■ What you will do
Within the data that follows, set down exactly the lines from the one containing "Clock network latency" through the one containing "reg [7:0] audf [0:3];", both ends included.

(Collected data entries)
:::::
==> 07-03: inputs <==
// pokey_advanced
module pokey_advanced (
    input clk,               
    input enable_179mhz,     
    input reset_n,           
    input [3:0] addr,        
    input [7:0] din,         
    input we,                
    output reg audio_pwm     
);
make LEC_CHECK=0 ABC_AREA=1 CAP_MARGIN=0 CORE_ASPECT_RATIO=1.27 CORE_MARGIN=2 CORE_UTILIZATION=72 CTS_CLUSTER_DIAMETER=129 CTS_CLUSTER_SIZE=29 MAX_ROUTING_LAYER=met5 MIN_ROUTING_LAYER=met1 PLACE_DENSITY_LB_ADDON=0.15 SETUP_SLACK_MARGIN=0.82 SLEW_MARGIN=20 finish   # period 2.89 ns
run.sh (not shown) runs the stock make flow with config.mk's settings and CLKGATE_MAP_FILE=.
==> inputs of 06-09, as changes to 07-03 <==
CAP_MARGIN = 20   (was 0)
CORE_ASPECT_RATIO = default   (was 1.27)
CORE_UTILIZATION = 69   (was 72)
CTS_CLUSTER_DIAMETER = default   (was 129)
CTS_CLUSTER_SIZE = default   (was 29)
MAX_ROUTING_LAYER = default   (was met5)
MIN_ROUTING_LAYER = default   (was met1)
PLACE_DENSITY = 0.39   (was default)
PLACE_DENSITY_LB_ADDON = default   (was 0.15)
SETUP_SLACK_MARGIN = default   (was 0.82)
==> inputs of 05-27, as changes to 07-03 <==
ABC_AREA = default   (was 1)
CAP_MARGIN = 20   (was 0)
CORE_ASPECT_RATIO = default   (was 1.27)
CTS_CLUSTER_DIAMETER = default   (was 129)
CTS_CLUSTER_SIZE = default   (was 29)
MAX_ROUTING_LAYER = default   (was met5)
MIN_ROUTING_LAYER = default   (was met1)
PLACE_DENSITY_LB_ADDON = default   (was 0.15)
SETUP_SLACK_MARGIN = default   (was 0.82)
==> flow/constraint.sdc (replaced) <==
create_clock -name core_clock -period 5.2 [get_ports {clk}]
set_input_delay 1.0400 -clock core_clock [delete_from_list [all_inputs] [get_ports {clk}]]
set_output_delay 1.0400 -clock core_clock [all_outputs]
set_load 0.01 [all_outputs]
==> inputs of 02-12, as changes to 07-03 <==
ABC_AREA = default   (was 1)
CAP_MARGIN = 20   (was 0)
CORE_ASPECT_RATIO = default   (was 1.27)
CTS_CLUSTER_DIAMETER = default   (was 129)
CTS_CLUSTER_SIZE = 14   (was 29)
MAX_ROUTING_LAYER = default   (was met5)
MIN_ROUTING_LAYER = default   (was met1)
PLACE_DENSITY_LB_ADDON = 0.01   (was 0.15)
SETUP_SLACK_MARGIN = -0.07   (was 0.82)
==> results <==
Status: 07-03 failed layout checks; 06-09 failed layout checks; 05-27 timing/DRC/antenna clean; 02-12 failed layout checks
Violated checks: 07-03 setup timing; 06-09 setup timing; 05-27 -; 02-12 setup timing
Cell Count, Final, Fillers Out: 07-03 1557; 06-09 1562; 05-27 1115; 02-12 1146
P_seq: 07-03 2.49 mW; 06-09 2.49 mW; 05-27 1.37 mW; 02-12 2.46 mW
Non-clock buffer share of cell area: 07-03 4.14%; 06-09 4.36%; 05-27 2.17%; 02-12 4.72%
Top area contributor share: 07-03 38.3%; 06-09 38.3%; 05-27 40.4%; 02-12 40.4%
Adder and majority cell fraction of the synthesized area: 07-03 4.56%; 06-09 4.56%; 05-27 4.94%; 02-12 4.94%
Clock network latency to the later pin of the worst-skew pair: 07-03 430 ps; 06-09 440 ps; 05-27 440 ps; 02-12 430 ps
Number of optimization iterations in the first detailed-route pass: 07-03 8; 06-09 8; 05-27 6; 02-12 6
Critical Path Source: 07-03 chan_out[0]; 06-09 audc[0][0]; 05-27 chan_out[0]; 02-12 chan_out[0]
Detailed route wirelength on metal3: 07-03 1720 um; 06-09 1610 um; 05-27 1410 um; 02-12 1370 um
Cell Rows: 07-03 46; 06-09 41; 05-27 39; 02-12 39
Number of fill cells: 07-03 847; 06-09 939; 05-27 736; 02-12 679
Hold path start: 07-03 audf[0][5]; 06-09 audf[0][7]; 05-27 poly17[1]; 02-12 poly17[0]
Source of the worst register-to-register timing path: 07-03 chan_out[0]; 06-09 audc[0][0]; 05-27 chan_out[0]; 02-12 chan_out[0]
Pin slew with the least headroom to its limit: 07-03 702 ps; 06-09 886 ps; 05-27 863 ps; 02-12 1010 ps
R2R depth: 07-03 27; 06-09 23; 05-27 22; 02-12 22
Pwr dens: 07-03 520 nW/um^2; 06-09 530 nW/um^2; 05-27 312 nW/um^2; 02-12 521 nW/um^2


==> inputs of try-harbor <==
==> flow/design.v <==
module pokey_advanced (
    input clk,               
    input enable_179mhz,     
    input reset_n,           
    input [3:0] addr,        
    input [7:0] din,         
    input we,                
    output reg audio_pwm     
);
    reg [7:0] audf [0:3];  
    reg [7:0] audc [0:3];  
    reg [7:0] audctl;      
    reg [3:0]  poly4;
    reg [4:0]  poly5;
    reg [16:0] poly17; 
    reg [15:0] counter [0:3]; 
    reg [3:0]  chan_out;    
    reg [4:0] count_64k;    
    reg [6:0] count_15k;    
    reg tick_64khz;
    reg tick_15khz;
    always @(posedge clk) begin
        tick_64khz <= 0;
        tick_15khz <= 0;
        if (!reset_n) begin
            count_64k <= 0;
            count_15k <= 0;
        end else if (enable_179mhz) begin
            if (count_64k == 27) begin  
                count_64k <= 0;
                tick_64khz <= 1;
            end else begin
                count_64k <= count_64k + 1;
            end
            if (count_15k == 113) begin  
                count_15k <= 0;
                tick_15khz <= 1;
            end else begin
                count_15k <= count_15k + 1;
            end
        end
    end
    always @(posedge clk) begin
        if (!reset_n) begin
            audctl <= 0;
            audc[0]<=0; audc[1]<=0; audc[2]<=0; audc[3]<=0;
            audf[0]<=0; audf[1]<=0; audf[2]<=0; audf[3]<=0;
        end else if (we) begin
            case (addr)
                0: audf[0] <= din;
                1: audc[0] <= din;
                2: audf[1] <= din;
                3: audc[1] <= din;
                4: audf[2] <= din;
                5: audc[2] <= din;
                6: audf[3] <= din;
                7: audc[3] <= din;
                8: audctl <= din;
            endcase
        end
    end
    wire p4_next = !(poly4[3] ^ poly4[2]);
    wire p5_next = !(poly5[4] ^ poly5[2]);
    wire p17_next = !(poly17[16] ^ poly17[4]);
    always @(posedge clk) begin
        if (!reset_n) begin
            poly4 <= 4'b1011;
            poly5 <= 5'b10101;
            poly17 <= 17'b10101010101010101;
        end else if (enable_179mhz) begin
            poly4 <= {poly4[2:0], p4_next};
            poly5 <= {poly5[3:0], p5_next};
            poly17 <= {poly17[15:0], p17_next};
        end
    end
    wire link_12 = audctl[4];
    wire link_34 = audctl[3];
    wire use_15khz = audctl[0];  
    integer i;
    reg channel_tick;  
    always @(posedge clk) begin
        if (!reset_n) begin
            counter[0] <= 0; counter[1] <= 0; counter[2] <= 0; counter[3] <= 0;
            chan_out <= 0;
        end else
        for (i=0; i<4; i=i+1) begin
            channel_tick = (use_15khz) ? tick_15khz : tick_64khz;
            if (i == 0 && audctl[6]) channel_tick = enable_179mhz;
            if (i == 2 && audctl[5]) channel_tick = enable_179mhz;
            if (channel_tick) begin
                if (!((i==1 && link_12) || (i==3 && link_34))) begin
                    if (counter[i] == 0) begin
                        if (i==0 && link_12) 
                            counter[i] <= {audf[1], audf[0]}; 
                        else if (i==2 && link_34) 
                            counter[i] <= {audf[3], audf[2]}; 
                        else 
                            counter[i] <= audf[i];
                        case (audc[i][7:5])
                            3'b000: chan_out[i] <= poly17[16] && poly5[4];  
                            3'b001: chan_out[i] <= poly5[4];                
                            3'b010: chan_out[i] <= poly17[16] && poly5[4]; 
                            3'b011: chan_out[i] <= poly5[4];               
                            3'b100: chan_out[i] <= poly17[16];              
                            3'b101: chan_out[i] <= ~chan_out[i];            
                            3'b110: chan_out[i] <= poly17[16];             
                            3'b111: chan_out[i] <= ~chan_out[i];            
                        endcase
                    end else begin
                        counter[i] <= counter[i] - 1;
                    end
                end
            end
        end
    end
    reg [5:0] mixed_audio; 
    integer k;
    always @(*) begin
        mixed_audio = 0;
        for (k=0; k<4; k=k+1) begin
            if (chan_out[k]) begin
                mixed_audio = mixed_audio + audc[k][3:0];
            end
        end
    end
    reg [5:0] pwm_counter;
    always @(posedge clk) begin
        if (!reset_n) begin
            pwm_counter <= 0;
            audio_pwm <= 0;
        end else begin
            pwm_counter <= pwm_counter + 1;
            audio_pwm <= (pwm_counter < mixed_audio);
        end
    end
endmodule
==> flow/run.sh <==
#!/bin/bash
# the make line also repeats each setting of config.mk as NAME=value (left out here)
make -C /OpenROAD-flow-scripts/flow DESIGN_CONFIG=/design/flow/config.mk WORK_HOME=/design/flow/orfs CLKGATE_MAP_FILE= finish
==> flow/config.mk <==
export PLATFORM = sky130hd
export DESIGN_NAME = pokey_advanced
export DESIGN_NICKNAME = pokey_advanced
export VERILOG_FILES = /design/flow/design.v
export SDC_FILE = /design/flow/constraint.sdc
export NUM_CORES = 4
export LEC_CHECK = 0
export ABC_AREA = 1
export CAP_MARGIN = 35
export CORE_ASPECT_RATIO = 1.27
export CORE_MARGIN = 7
export CORE_UTILIZATION = 40
export CTS_CLUSTER_DIAMETER = 396
export CTS_CLUSTER_SIZE = 94
export MAX_ROUTING_LAYER = met5
export MIN_ROUTING_LAYER = met1
export PLACE_DENSITY_LB_ADDON = 0.19
export SETUP_SLACK_MARGIN = 1.02
export SLEW_MARGIN = 20
export TNS_END_PERCENT = 25
==> flow/constraint.sdc <==
create_clock -name core_clock -period 3.89 [get_ports {clk}]
set_input_delay 0.7780 -clock core_clock [delete_from_list [all_inputs] [get_ports {clk}]]
set_output_delay 0.7780 -clock core_clock [all_outputs]
set_load 0.01 [all_outputs]
==> try-yarrow (differences from try-harbor) <==
Settings changed: ABC_AREA 1 to default, CAP_MARGIN 35 to 20, CORE_ASPECT_RATIO 1.27 to default, CORE_MARGIN 7 to 2, CTS_CLUSTER_DIAMETER 396 to 397, CTS_CLUSTER_SIZE 94 to 98, MAX_ROUTING_LAYER met5 to default, MIN_ROUTING_LAYER met1 to default, PLACE_DENSITY_LB_ADDON 0.19 to default, SETUP_SLACK_MARGIN 1.02 to default, TNS_END_PERCENT 25 to 15.
==> flow/constraint.sdc (replaced) <==
create_clock -name core_clock -period 6.0 [get_ports {clk}]
set_input_delay 1.2000 -clock core_clock [delete_from_list [all_inputs] [get_ports {clk}]]
set_output_delay 1.2000 -clock core_clock [all_outputs]
set_load 0.01 [all_outputs]
==> notes <==
Between try-harbor and try-yarrow, the lower final cell count is in try-yarrow (gap about 33%, measured against try-yarrow).
try-harbor ran to the end with no violations. try-yarrow ran to the end with no violations.
In try-harbor the non-clock buffer count is higher than in try-yarrow, by 12.
In try-yarrow the sequential share of layout area is higher than in try-harbor, by 2.9 points.
Register-to-register slack: try-harbor is lower than try-yarrow (500 ps).
Of try-harbor and try-yarrow, try-harbor has the higher first-iteration DRC count (gap about 30%, measured against try-yarrow).
In clock skew, try-harbor and try-yarrow hardly differ.
Between try-yarrow and try-harbor, the lower via count is in try-yarrow (gap about 19%, measured against try-harbor).
In try-harbor the area after synthesis is larger than in try-yarrow, by about 5.6%.
In try-yarrow the critical path depth is higher than in try-harbor, by 2.
## eight_stage_mult
module eight_stage_mult(clock, reset,
                        mplier, mcand, bmask_in, inst_valid_in, dest_reg_in, NPC_in,
                        br_rec_en_1, br_rec_en_2, br_marker_1, br_marker_2, br_mispre_1, br_mispre_2,
                        bmask_out, product, inst_valid_out, dest_reg_out, NPC_out);
Size in the first run: roughly 9000 cells after synthesis, ~840 flip-flops, about 350 I/O pins, ~0.085 mm^2 of cells after synthesis.
Settings: LEC_CHECK=0, CAP_MARGIN=5, CORE_MARGIN=2, CORE_UTILIZATION=72, CTS_CLUSTER_SIZE=63, PLACE_DENSITY=0.66, SLEW_MARGIN=20; clock period 6.92 ns.
run.sh (not shown) runs the stock make flow with config.mk's settings and CLKGATE_MAP_FILE=.
The baseline finished with negative setup slack left.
:::::
■ Written response
Clock network latency to the later pin of the worst-skew pair: 07-03 430 ps; 06-09 440 ps; 05-27 440 ps; 02-12 430 ps
Number of optimization iterations in the first detailed-route pass: 07-03 8; 06-09 8; 05-27 6; 02-12 6
Critical Path Source: 07-03 chan_out[0]; 06-09 audc[0][0]; 05-27 chan_out[0]; 02-12 chan_out[0]
Detailed route wirelength on metal3: 07-03 1720 um; 06-09 1610 um; 05-27 1410 um; 02-12 1370 um
Cell Rows: 07-03 46; 06-09 41; 05-27 39; 02-12 39
Number of fill cells: 07-03 847; 06-09 939; 05-27 736; 02-12 679
Hold path start: 07-03 audf[0][5]; 06-09 audf[0][7]; 05-27 poly17[1]; 02-12 poly17[0]
Source of the worst register-to-register timing path: 07-03 chan_out[0]; 06-09 audc[0][0]; 05-27 chan_out[0]; 02-12 chan_out[0]
Pin slew with the least headroom to its limit: 07-03 702 ps; 06-09 886 ps; 05-27 863 ps; 02-12 1010 ps
R2R depth: 07-03 27; 06-09 23; 05-27 22; 02-12 22
Pwr dens: 07-03 520 nW/um^2; 06-09 530 nW/um^2; 05-27 312 nW/um^2; 02-12 521 nW/um^2


==> inputs of try-harbor <==
==> flow/design.v <==
module pokey_advanced (
    input clk,               
    input enable_179mhz,     
    input reset_n,           
    input [3:0] addr,        
    input [7:0] din,         
    input we,                
    output reg audio_pwm     
);
    reg [7:0] audf [0:3];  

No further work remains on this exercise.